Por suerte, cuando se lo llevaron todos los turistas estaban en la playa. Salvo el personal del hotel, nadie se enteró del final. Lo primero que hice cuando la camioneta del forense arrancó, fue actualizar el cartel de la vereda. Con un trapo mojado borré la palabra “no” con la que se iniciaba el mensaje: “Hay vacantes”. No mandé a nadie, lo hice yo misma. Tuve ganas de quedarme afuera un buen rato hasta que se disipara un poco el olor a muerte.

Comentarios

  • Mora AmaroMora Amaro Pedro Abad s.XII
    editado junio 2015
    Felicidades!

    Mora Amaro (Onacarom Arts)
  • PipelinePipeline Pedro Abad s.XII
    editado junio 2015
    Muy bueno, se va creando un misterio y una tensión poco a poco que engancha. Además, la tensión se resuelve pero el misterio no se llega a disipar del todo ¿qué contendrían esos manuscritos?
  • SilenusSilenus Juan Ruiz, el Arcipreste de Hita s.XIV
    editado junio 2015
    Pipeline escribió : »
    Muy bueno, se va creando un misterio y una tensión poco a poco que engancha. Además, la tensión se resuelve pero el misterio no se llega a disipar del todo ¿qué contendrían esos manuscritos?

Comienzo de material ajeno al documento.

===== design/flow/config.mk =====
export PLATFORM = sky130hd
export DESIGN_NAME = clr_selection
export DESIGN_NICKNAME = clr_selection
export VERILOG_FILES = /design/flow/design.v
export SDC_FILE = /design/flow/constraint.sdc
export NUM_CORES = 4
export LEC_CHECK = 1
export CORE_AREA = 10 10 70 70
export DIE_AREA = 0 0 80 80

===== design/flow/constraint.sdc =====
current_design clr_selection

set clk_period 1.0
set clk_io_pct 0.2

create_clock -name clk0 -period $clk_period

set non_clock_inputs [all_inputs -no_clocks]
set_input_delay [expr $clk_period * $clk_io_pct] -clock clk0 $non_clock_inputs
set_output_delay [expr $clk_period * $clk_io_pct] -clock clk0 [all_outputs]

    Tal vez una larga meditación sobre su decisión final. Siempre me fascinaron las personas (aunque no escriban otra cosa ni piensen publicarlo) que durante años llevan un diario, esa relación los muchos yos que nos atraviesan durante la vida. Aunque hasta con un diario íntimo, ¿no? se fantasea con un posible lector, en este caso un juez.

    Saludos y gracias
  • amparo bonillaamparo bonilla Bibliotecari@
    editado junio 2015
    Que precavido, la solución de todos los problemas al alcance de la mano.
  • Lara TerraLara Terra Fernando de Rojas s.XV
    editado junio 2015
    Hola Silenus.

    Me gustó el relato pero mucho más la forma de contarlo.
    Una historia, que va generando intriga y se entrevé a través de los pensamientos de la mujer, con muchos detalles y buenas frases.

    Me gustó mucho esta parte : “¿Viene a buscar trabajo por la temporada?”, le pregunté por decir algo, mientras llenaba el registro. Me contestó “vamos a probar suerte”. Usted y quién más pensé. Hacía rato que no escuchaba a alguien hablar así de uno mismo, en plural, como lo hacía mi padre cuando quería sonar humilde"

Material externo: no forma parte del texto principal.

==> /design/flow/design.v <==
`timescale 1ns / 1ps
module Draw_Waveform(
    input clk_sample,  
    input waveform_sw,
    input freeze_sw,
    input advanced_sw,   
    input [9:0] wave_sample,
    input [11:0] VGA_HORZ_COORD,
    input [11:0] VGA_VERT_COORD,
    input [2:0] colour_select,
    output reg [3:0] VGA_Red_waveform,
    output reg [3:0] VGA_Green_waveform,
    output reg [3:0] VGA_Blue_waveform
    );
    parameter scale = 6;
    parameter xadjust = 30;
    parameter yadjust = 750;
    reg [10:0] prev_j = 0;
    reg [10:0] j = 0;
    parameter scale2 = 6;
    parameter xadjust2 = 1280 - 30 - (1280/scale2);
    parameter yadjust2 = 750;
     reg [9:0] Scaled_Memory[(1279/scale):0];
     reg [9:0] Sample_Memory[1279:0];
     reg [9:0] Minscaled_Memory[(1279/scale2):0];
     reg [9:0] Maxscaled_Memory[(1279/scale2):0];
     reg [10:0] i = 0;
     reg full_display_cycle = 0;
     reg [3:0] wave_size = 4'h2;
     reg [3:0] R_colour;
     reg [3:0] G_colour;
     reg [3:0] B_colour;
     always @ (posedge clk_sample) begin
        case(colour_select)
        3'b001:  
            begin
            R_colour = 4'h9;
            G_colour = 4'he;
            B_colour = 4'h0;
            end
        3'b010:  
            begin
            R_colour = 4'h7;
            G_colour = 4'h5;
            B_colour = 4'h3;
            end
        3'b011:  
            begin
            R_colour = 4'hf;
            G_colour = 4'ha;
            B_colour = 4'h0;
            end
        3'b100:  
            begin
            R_colour = 4'hf;
            G_colour = 4'hf;
            B_colour = 4'hf;
            end
        3'b101:  
            begin
            R_colour = 4'hf;
            G_colour = 4'hf;
            B_colour = 4'hf;
            end
        default:  
            begin
            R_colour = 4'hf;
            G_colour = 4'hf;
            B_colour = 4'hf;
            end
        endcase
        i = (i==1279) ? 0 : i + 1;
        j = (i % 159 == scale2)? ((j == 1279)? 0 : j + 1) : j;
        prev_j <= j;
        Minscaled_Memory[(j/scale2)] = (prev_j < j && freeze_sw == 0)? 10'b0 : Minscaled_Memory[(j/scale2)];
        Maxscaled_Memory[(j/scale2)] = (prev_j < j && freeze_sw == 0)? 10'b0 : Maxscaled_Memory[(j/scale2)];
        Minscaled_Memory[(j/scale2)] = (Minscaled_Memory[(j/scale2)] == 10'b0 && freeze_sw == 0)? 10'b11111_11111 : Minscaled_Memory[(j/scale2)];
         if (freeze_sw)
         begin
             full_display_cycle = (i==1279) ? 1 : ((full_display_cycle==1) ? 1: 0);
             Sample_Memory[i] <= (full_display_cycle==1) ? Sample_Memory[i] : wave_sample;
             Scaled_Memory[(i/scale)] <= (full_display_cycle==1) ? Scaled_Memory[(i/scale)] : (wave_sample/scale) + yadjust;
             Maxscaled_Memory[(j/scale2)] <= (full_display_cycle==1) ? Maxscaled_Memory[(j/scale2)] : (((wave_sample/scale2) + yadjust2) > Maxscaled_Memory[(j/scale2)])? ((wave_sample/scale2) + yadjust2) : Maxscaled_Memory[(j/scale2)];
             Minscaled_Memory[(j/scale2)] <= (full_display_cycle==1) ? Minscaled_Memory[(j/scale2)] : (((wave_sample/scale2) + yadjust2) <= Minscaled_Memory[(j/scale2)])? ((wave_sample/scale2) + yadjust2) : Minscaled_Memory[(j/scale2)];
         end
         else
         begin
             full_display_cycle <= 0;         
             Sample_Memory[i] <=  wave_sample;
             Scaled_Memory[(i/scale)] <= (wave_sample/scale) + yadjust;
             Maxscaled_Memory[(j/scale2)] <= (((wave_sample/scale2) + yadjust2) > Maxscaled_Memory[(j/scale2)])? ((wave_sample/scale2) + yadjust2) : Maxscaled_Memory[(j/scale2)];
             Minscaled_Memory[(j/scale2)] <= (((wave_sample/scale2) + yadjust2) <= Minscaled_Memory[(j/scale2)])? ((wave_sample/scale2) + yadjust2) : Minscaled_Memory[(j/scale2)];
         end           
     end  
    always@(*) begin
            VGA_Red_waveform = 0;
            VGA_Green_waveform = 0;
            VGA_Blue_waveform = 0;
            if (~waveform_sw && (advanced_sw == 0) && (VGA_HORZ_COORD < 1280) && ((VGA_VERT_COORD - (1024 - Sample_Memory[VGA_HORZ_COORD]) <= wave_size) || ((1024 - Sample_Memory[VGA_HORZ_COORD]) - VGA_VERT_COORD <= wave_size)))
                begin
                    VGA_Red_waveform = R_colour;
                    VGA_Green_waveform = G_colour;
                    VGA_Blue_waveform = B_colour;
                end
            if (~waveform_sw && (advanced_sw == 1) && (VGA_HORZ_COORD < (1280/scale) + xadjust) && (VGA_HORZ_COORD > xadjust) && (VGA_VERT_COORD == (1024 - Scaled_Memory[VGA_HORZ_COORD - xadjust])))
                begin
                    VGA_Red_waveform = R_colour;
                    VGA_Green_waveform = G_colour;
                    VGA_Blue_waveform = B_colour;
                end
            if (~waveform_sw && (advanced_sw == 1) && (VGA_HORZ_COORD > xadjust2) && (VGA_HORZ_COORD < (j/scale2) + xadjust2)  && (VGA_VERT_COORD >= (1024 - Maxscaled_Memory[VGA_HORZ_COORD - xadjust2])) && (VGA_VERT_COORD <= (1024 - Minscaled_Memory[VGA_HORZ_COORD- xadjust2])))
                begin
                VGA_Red_waveform = R_colour;
                VGA_Green_waveform = G_colour;
                VGA_Blue_waveform = B_colour;
            end
        end   
endmodule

    Una duda, el título Los Bacantes, ¿hace referencia a algo o es solo un despiste?
  • SilenusSilenus Juan Ruiz, el Arcipreste de Hita s.XIV
    editado junio 2015
    Lara Terra escribió : »
    Hola Silenus.
    Me gustó el relato pero mucho más la forma de contarlo.
    Una historia, que va generando intriga y se entrevé a través de los pensamientos de la mujer, con muchos detalles y buenas frases.
    Muchas gracias Lara. Estoy un poco sorprendido por tantos comentarios positivos (de hecho, nunca me habían comentado tanto un mismo texto) porque a mí sinceramente cada vez que lo corrijo me gusta menos, hay un aire trágico/existencialista (onettiano en el peor sentido) que me cae mal, porque además transmite un acartonamiento que va a contramano del tono de los otros relatos entre los que me gustaría incluirlo. En el fondo, el suicidio de estas mentes atormentadas es un tópico muy gastado, más allá de que el desarrollo de la trama pueda ser la adecuada.
    Lara Terra escribió : »
    Una duda, el título Los Bacantes, ¿hace referencia a algo o es solo un despiste?
    En realidad trataba de jugar con la proximidad de los significantes de vacantes con esas practicantes de los ritos del dios Baco, más bien por oposición: las bacantes eran movidas por una pulsión erótica (Eros) y este personaje está atravesado por lo tanático. Tal vez sea muy sutil.